__ENTRIES PROVIDED__:
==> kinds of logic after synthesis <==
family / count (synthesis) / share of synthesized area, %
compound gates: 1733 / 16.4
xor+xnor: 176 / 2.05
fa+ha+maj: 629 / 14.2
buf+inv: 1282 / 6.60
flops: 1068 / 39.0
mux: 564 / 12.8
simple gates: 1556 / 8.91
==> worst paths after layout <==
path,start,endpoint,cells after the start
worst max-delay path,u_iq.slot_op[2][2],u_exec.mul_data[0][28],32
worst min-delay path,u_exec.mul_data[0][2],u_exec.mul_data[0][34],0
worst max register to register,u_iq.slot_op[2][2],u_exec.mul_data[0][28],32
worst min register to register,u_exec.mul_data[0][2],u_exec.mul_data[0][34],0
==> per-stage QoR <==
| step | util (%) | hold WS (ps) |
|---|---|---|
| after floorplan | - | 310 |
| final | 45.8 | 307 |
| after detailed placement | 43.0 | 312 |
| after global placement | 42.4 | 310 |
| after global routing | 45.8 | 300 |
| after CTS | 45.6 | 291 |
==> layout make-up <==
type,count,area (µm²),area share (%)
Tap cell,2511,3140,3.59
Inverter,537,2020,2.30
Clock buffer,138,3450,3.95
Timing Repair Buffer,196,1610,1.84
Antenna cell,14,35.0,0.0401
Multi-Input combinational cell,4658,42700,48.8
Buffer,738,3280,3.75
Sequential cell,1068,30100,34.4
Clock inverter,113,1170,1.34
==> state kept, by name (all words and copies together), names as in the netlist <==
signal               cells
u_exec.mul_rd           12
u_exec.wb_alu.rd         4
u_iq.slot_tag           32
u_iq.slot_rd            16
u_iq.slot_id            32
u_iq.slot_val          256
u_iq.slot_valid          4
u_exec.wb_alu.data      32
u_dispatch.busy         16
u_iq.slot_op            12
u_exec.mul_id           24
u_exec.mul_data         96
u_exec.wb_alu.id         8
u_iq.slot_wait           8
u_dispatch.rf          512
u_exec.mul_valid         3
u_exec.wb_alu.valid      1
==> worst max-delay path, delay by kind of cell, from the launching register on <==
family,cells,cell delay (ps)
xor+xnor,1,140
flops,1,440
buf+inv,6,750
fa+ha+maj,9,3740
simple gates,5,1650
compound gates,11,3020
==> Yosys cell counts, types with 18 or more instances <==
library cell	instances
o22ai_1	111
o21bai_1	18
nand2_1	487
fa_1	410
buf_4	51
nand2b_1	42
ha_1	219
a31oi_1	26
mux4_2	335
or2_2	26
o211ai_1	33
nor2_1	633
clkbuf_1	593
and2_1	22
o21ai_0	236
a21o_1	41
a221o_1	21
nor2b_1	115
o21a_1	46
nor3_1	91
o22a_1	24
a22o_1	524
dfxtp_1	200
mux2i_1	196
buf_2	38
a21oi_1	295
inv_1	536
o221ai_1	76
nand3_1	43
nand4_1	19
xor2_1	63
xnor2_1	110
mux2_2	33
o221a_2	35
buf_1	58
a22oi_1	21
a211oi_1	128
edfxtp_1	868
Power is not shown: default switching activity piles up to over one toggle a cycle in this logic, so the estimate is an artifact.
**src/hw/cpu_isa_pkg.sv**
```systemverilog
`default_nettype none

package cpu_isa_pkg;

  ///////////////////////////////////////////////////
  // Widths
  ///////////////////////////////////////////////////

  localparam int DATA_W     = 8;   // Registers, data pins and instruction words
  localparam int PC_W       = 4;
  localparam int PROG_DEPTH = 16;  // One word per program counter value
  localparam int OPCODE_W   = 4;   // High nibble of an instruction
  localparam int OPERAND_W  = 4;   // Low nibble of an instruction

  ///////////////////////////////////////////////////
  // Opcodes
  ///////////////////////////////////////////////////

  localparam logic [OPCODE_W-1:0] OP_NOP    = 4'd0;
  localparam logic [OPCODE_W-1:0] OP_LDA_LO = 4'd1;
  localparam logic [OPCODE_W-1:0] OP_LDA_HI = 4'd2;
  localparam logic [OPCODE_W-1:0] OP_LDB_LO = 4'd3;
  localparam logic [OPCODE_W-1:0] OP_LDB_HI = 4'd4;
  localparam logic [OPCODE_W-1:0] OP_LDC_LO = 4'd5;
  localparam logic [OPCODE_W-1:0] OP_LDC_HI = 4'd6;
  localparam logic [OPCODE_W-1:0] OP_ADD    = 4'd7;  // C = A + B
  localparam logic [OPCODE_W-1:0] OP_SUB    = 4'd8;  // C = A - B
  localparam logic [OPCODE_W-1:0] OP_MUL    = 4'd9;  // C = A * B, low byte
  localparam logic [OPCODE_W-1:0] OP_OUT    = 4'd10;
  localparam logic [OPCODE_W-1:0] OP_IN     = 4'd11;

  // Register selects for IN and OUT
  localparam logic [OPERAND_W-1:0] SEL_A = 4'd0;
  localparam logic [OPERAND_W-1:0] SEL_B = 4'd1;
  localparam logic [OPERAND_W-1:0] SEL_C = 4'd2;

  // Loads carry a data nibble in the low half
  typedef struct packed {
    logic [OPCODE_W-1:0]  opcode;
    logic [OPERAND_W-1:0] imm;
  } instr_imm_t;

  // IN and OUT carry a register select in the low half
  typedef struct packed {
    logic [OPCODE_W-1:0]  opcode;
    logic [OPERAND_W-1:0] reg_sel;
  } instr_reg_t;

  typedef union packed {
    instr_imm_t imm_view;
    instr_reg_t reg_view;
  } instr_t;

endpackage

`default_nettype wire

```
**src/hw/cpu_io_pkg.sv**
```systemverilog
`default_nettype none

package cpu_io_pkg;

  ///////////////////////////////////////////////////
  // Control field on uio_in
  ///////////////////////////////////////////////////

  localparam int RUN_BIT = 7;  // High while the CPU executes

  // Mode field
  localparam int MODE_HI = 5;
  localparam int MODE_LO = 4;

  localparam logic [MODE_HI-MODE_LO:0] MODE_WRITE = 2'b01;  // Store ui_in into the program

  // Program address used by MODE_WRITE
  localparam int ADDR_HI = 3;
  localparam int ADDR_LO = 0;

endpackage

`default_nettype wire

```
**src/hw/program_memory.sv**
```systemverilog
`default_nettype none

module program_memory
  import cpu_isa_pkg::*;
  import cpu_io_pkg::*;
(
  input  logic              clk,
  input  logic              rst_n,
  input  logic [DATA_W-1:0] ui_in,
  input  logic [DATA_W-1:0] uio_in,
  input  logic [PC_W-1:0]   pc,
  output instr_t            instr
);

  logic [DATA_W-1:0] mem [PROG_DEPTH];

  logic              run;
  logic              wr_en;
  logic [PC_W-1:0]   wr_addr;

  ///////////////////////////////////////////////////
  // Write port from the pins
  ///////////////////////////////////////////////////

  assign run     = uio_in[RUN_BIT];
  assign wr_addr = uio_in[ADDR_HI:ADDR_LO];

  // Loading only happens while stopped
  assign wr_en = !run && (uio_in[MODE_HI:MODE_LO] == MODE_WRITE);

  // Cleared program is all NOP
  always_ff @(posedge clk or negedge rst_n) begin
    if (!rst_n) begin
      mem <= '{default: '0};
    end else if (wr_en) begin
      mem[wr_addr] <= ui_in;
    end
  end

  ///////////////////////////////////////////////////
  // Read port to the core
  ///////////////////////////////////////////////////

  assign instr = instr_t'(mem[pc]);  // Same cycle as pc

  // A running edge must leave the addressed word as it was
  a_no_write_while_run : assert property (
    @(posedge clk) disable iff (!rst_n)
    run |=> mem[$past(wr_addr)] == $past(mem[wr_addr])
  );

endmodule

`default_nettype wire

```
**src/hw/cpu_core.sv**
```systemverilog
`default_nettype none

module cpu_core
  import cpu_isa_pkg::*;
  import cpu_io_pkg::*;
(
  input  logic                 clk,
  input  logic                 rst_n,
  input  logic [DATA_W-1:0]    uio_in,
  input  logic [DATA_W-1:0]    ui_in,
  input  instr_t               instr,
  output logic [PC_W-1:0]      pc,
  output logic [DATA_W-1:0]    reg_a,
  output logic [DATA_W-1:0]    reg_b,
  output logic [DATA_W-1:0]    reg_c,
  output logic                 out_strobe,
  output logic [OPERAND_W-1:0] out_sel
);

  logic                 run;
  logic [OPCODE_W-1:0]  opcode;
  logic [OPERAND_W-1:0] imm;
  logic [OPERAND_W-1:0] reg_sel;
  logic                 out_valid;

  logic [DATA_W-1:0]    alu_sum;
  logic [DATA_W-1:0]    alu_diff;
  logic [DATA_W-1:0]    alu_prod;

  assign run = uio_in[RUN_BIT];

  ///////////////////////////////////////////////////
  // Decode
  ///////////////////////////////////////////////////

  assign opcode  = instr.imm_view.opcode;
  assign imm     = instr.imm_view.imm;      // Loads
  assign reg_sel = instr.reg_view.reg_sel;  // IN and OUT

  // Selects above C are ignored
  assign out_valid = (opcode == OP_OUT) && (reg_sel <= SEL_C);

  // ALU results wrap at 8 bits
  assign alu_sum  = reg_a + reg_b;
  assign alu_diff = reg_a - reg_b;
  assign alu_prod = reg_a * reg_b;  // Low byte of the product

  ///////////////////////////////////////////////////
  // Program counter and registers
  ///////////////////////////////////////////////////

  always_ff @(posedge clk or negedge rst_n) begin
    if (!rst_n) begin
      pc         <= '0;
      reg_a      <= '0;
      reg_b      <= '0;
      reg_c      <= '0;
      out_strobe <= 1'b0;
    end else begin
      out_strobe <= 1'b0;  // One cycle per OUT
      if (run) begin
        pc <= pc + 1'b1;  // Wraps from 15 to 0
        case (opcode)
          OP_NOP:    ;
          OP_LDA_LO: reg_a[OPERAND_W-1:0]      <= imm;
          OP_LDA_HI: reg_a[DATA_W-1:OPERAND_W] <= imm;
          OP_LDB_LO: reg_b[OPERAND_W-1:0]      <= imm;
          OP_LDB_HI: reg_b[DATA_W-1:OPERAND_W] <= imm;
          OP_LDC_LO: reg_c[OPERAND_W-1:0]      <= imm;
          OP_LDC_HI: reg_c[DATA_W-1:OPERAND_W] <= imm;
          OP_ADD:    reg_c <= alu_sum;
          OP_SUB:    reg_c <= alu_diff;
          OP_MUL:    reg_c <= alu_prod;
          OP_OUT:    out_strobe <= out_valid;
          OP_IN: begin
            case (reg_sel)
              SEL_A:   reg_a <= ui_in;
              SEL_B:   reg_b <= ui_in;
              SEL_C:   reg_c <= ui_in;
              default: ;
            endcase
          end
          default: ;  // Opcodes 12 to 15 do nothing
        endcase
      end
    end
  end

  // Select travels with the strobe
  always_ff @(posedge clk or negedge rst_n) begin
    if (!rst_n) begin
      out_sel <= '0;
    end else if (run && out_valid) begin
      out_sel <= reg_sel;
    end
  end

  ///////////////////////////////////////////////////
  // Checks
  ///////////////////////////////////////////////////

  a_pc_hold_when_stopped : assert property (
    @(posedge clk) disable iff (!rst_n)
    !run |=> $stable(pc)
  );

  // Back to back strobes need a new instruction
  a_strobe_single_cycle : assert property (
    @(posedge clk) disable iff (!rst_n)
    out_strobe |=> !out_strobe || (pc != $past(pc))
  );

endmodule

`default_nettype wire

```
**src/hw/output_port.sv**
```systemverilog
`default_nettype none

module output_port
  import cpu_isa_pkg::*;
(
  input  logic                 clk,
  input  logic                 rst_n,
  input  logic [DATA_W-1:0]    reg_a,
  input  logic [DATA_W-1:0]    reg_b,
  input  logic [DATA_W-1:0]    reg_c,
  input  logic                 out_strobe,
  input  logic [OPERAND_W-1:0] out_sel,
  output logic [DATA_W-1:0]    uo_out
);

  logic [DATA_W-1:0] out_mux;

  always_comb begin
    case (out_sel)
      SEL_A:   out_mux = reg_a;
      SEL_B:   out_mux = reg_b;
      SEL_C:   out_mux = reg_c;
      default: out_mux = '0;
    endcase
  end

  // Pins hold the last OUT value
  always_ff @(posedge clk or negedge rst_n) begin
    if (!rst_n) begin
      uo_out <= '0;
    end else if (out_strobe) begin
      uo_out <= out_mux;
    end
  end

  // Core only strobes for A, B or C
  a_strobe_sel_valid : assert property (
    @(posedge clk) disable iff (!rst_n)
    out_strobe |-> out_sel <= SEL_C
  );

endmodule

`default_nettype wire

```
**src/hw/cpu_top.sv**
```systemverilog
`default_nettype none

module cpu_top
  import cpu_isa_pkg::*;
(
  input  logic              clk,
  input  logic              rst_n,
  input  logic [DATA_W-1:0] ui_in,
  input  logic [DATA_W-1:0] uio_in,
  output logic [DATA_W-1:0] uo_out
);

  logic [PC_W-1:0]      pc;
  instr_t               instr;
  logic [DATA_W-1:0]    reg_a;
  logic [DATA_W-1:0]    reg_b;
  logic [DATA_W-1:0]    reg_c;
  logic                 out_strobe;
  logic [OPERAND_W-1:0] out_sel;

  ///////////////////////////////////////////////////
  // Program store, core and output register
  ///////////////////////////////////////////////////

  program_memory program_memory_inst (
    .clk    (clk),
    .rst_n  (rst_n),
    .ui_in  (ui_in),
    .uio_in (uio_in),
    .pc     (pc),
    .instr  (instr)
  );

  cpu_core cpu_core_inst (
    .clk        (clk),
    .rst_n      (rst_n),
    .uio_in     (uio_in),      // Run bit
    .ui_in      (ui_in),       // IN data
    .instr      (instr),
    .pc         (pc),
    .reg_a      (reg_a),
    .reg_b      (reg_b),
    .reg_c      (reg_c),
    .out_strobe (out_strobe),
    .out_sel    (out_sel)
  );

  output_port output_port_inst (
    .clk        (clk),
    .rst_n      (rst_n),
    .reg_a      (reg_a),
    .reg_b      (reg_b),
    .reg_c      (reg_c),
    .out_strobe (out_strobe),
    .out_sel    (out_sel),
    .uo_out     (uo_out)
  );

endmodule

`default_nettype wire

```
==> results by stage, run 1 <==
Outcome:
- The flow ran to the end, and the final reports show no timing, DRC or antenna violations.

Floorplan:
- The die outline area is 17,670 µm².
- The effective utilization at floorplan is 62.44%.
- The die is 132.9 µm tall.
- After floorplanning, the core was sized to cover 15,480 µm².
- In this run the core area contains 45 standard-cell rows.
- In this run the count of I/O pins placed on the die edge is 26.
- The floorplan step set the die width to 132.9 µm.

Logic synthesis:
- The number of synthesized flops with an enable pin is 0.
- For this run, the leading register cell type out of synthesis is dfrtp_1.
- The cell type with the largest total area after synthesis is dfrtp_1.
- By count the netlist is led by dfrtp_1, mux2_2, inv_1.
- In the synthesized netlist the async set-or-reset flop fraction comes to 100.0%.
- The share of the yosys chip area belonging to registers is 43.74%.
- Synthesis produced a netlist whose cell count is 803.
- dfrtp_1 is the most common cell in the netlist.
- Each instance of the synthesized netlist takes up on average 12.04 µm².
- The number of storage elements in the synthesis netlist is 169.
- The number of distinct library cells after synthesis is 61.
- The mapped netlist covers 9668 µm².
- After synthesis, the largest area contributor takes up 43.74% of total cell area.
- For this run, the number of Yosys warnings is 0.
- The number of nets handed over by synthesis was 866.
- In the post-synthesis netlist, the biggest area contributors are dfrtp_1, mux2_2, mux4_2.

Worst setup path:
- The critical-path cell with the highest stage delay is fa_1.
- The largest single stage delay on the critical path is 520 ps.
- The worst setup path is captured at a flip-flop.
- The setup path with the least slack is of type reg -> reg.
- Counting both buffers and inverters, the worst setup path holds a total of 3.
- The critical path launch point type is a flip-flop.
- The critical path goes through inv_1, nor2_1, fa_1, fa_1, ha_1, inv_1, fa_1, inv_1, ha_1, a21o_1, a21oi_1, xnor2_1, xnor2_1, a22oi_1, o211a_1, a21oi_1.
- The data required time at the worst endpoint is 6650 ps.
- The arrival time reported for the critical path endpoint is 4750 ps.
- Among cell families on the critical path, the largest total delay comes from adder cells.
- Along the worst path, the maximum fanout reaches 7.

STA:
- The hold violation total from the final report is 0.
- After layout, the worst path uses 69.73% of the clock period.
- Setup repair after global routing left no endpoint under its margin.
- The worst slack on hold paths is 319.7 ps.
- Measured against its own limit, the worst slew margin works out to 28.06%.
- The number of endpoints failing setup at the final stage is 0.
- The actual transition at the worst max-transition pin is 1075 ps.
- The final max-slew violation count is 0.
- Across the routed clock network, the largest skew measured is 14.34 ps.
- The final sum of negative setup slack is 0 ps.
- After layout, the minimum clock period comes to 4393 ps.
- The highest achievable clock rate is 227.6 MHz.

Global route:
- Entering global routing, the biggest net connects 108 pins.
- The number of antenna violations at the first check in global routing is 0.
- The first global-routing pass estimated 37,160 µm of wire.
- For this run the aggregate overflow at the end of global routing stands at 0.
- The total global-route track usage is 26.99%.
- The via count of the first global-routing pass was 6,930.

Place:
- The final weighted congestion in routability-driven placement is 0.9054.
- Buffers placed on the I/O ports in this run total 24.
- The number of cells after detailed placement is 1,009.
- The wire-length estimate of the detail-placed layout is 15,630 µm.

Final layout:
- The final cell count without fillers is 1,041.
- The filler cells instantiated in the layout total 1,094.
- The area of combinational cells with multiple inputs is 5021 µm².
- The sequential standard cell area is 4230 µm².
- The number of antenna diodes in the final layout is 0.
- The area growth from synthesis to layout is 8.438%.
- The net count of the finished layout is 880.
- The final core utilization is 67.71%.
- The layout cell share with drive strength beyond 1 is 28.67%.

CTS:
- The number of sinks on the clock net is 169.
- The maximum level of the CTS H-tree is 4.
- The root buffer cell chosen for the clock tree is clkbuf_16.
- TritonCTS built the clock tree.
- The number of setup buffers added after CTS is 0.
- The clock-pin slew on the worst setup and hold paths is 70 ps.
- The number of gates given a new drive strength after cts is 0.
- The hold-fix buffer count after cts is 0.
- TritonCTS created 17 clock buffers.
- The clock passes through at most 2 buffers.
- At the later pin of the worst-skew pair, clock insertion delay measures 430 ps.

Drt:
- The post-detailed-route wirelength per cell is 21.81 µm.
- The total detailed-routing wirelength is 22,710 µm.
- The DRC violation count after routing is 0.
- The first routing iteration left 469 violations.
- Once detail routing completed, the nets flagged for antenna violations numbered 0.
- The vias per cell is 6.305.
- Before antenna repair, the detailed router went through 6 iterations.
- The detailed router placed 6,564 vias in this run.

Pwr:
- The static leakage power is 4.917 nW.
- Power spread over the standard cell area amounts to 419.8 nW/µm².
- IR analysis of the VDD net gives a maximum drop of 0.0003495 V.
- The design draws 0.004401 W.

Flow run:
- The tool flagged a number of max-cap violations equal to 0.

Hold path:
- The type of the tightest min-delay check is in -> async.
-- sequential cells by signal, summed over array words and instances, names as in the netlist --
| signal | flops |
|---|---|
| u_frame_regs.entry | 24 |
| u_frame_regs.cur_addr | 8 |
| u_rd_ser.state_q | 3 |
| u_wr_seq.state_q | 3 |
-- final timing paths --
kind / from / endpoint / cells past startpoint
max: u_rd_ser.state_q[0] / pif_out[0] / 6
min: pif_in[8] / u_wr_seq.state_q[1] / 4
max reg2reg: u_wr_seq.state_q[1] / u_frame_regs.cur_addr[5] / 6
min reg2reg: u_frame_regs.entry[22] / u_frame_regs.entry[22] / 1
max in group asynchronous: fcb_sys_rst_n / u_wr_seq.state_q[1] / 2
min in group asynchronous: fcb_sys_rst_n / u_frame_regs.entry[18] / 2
[src/softmax_defs.svh]
/*
 * Word format, tile geometry and fixed-point constants for the softmax datapath
 */
`ifndef SOFTMAX_DEFS_SVH
`define SOFTMAX_DEFS_SVH

// Q16.16 element format
`define SOFTMAX_WIDTH 32
`define SOFTMAX_FRAC 16

// Vector geometry, element count must be a whole number of tiles
`define SOFTMAX_TILE 4
`define SOFTMAX_ELEMS 32
`define SOFTMAX_TILES (`SOFTMAX_ELEMS / `SOFTMAX_TILE)
`define SOFTMAX_ADDR_W ($clog2(`SOFTMAX_TILES))

// Exp sum grows by log2 of the element count
`define SOFTMAX_SUM_W (`SOFTMAX_WIDTH + $clog2(`SOFTMAX_ELEMS + 1))
`define SOFTMAX_TILE_W (`SOFTMAX_WIDTH * `SOFTMAX_TILE)

// ln(2) and log2(e) in Q16.16
`define SOFTMAX_LN2_Q 32'h0000_B172
`define SOFTMAX_LOG2E_Q 32'h0001_7154

`endif

[src/softmax_pkg.sv]
/*
 * Shared types: Q16.16 word with integer/fraction view, controller states
 */
`include "softmax_defs.svh"

package softmax_pkg;

    // One Q16.16 word, seen whole or split at the binary point
    typedef union packed {
        logic signed [`SOFTMAX_WIDTH-1:0] raw;
        struct packed {
            logic signed [`SOFTMAX_WIDTH-`SOFTMAX_FRAC-1:0] int_part;
            logic [`SOFTMAX_FRAC-1:0]                       frac;
        } fields;
    } q16_word_t;

    // Phases of one softmax run
    typedef enum logic [2:0] {
        S_IDLE   = 3'd0,
        S_LOAD   = 3'd1,
        S_PASS1  = 3'd2,
        S_DRAIN1 = 3'd3,
        S_LN     = 3'd4,
        S_PASS2  = 3'd5,
        S_DONE   = 3'd6
    } softmax_state_t;

endpackage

__EXERCISE DESCRIPTION__: Which lines above contain the word "signal"? Copy each one.

__ANSWER BOX__:
signal               cells
-- sequential cells by signal, summed over array words and instances, names as in the netlist --
| signal | flops |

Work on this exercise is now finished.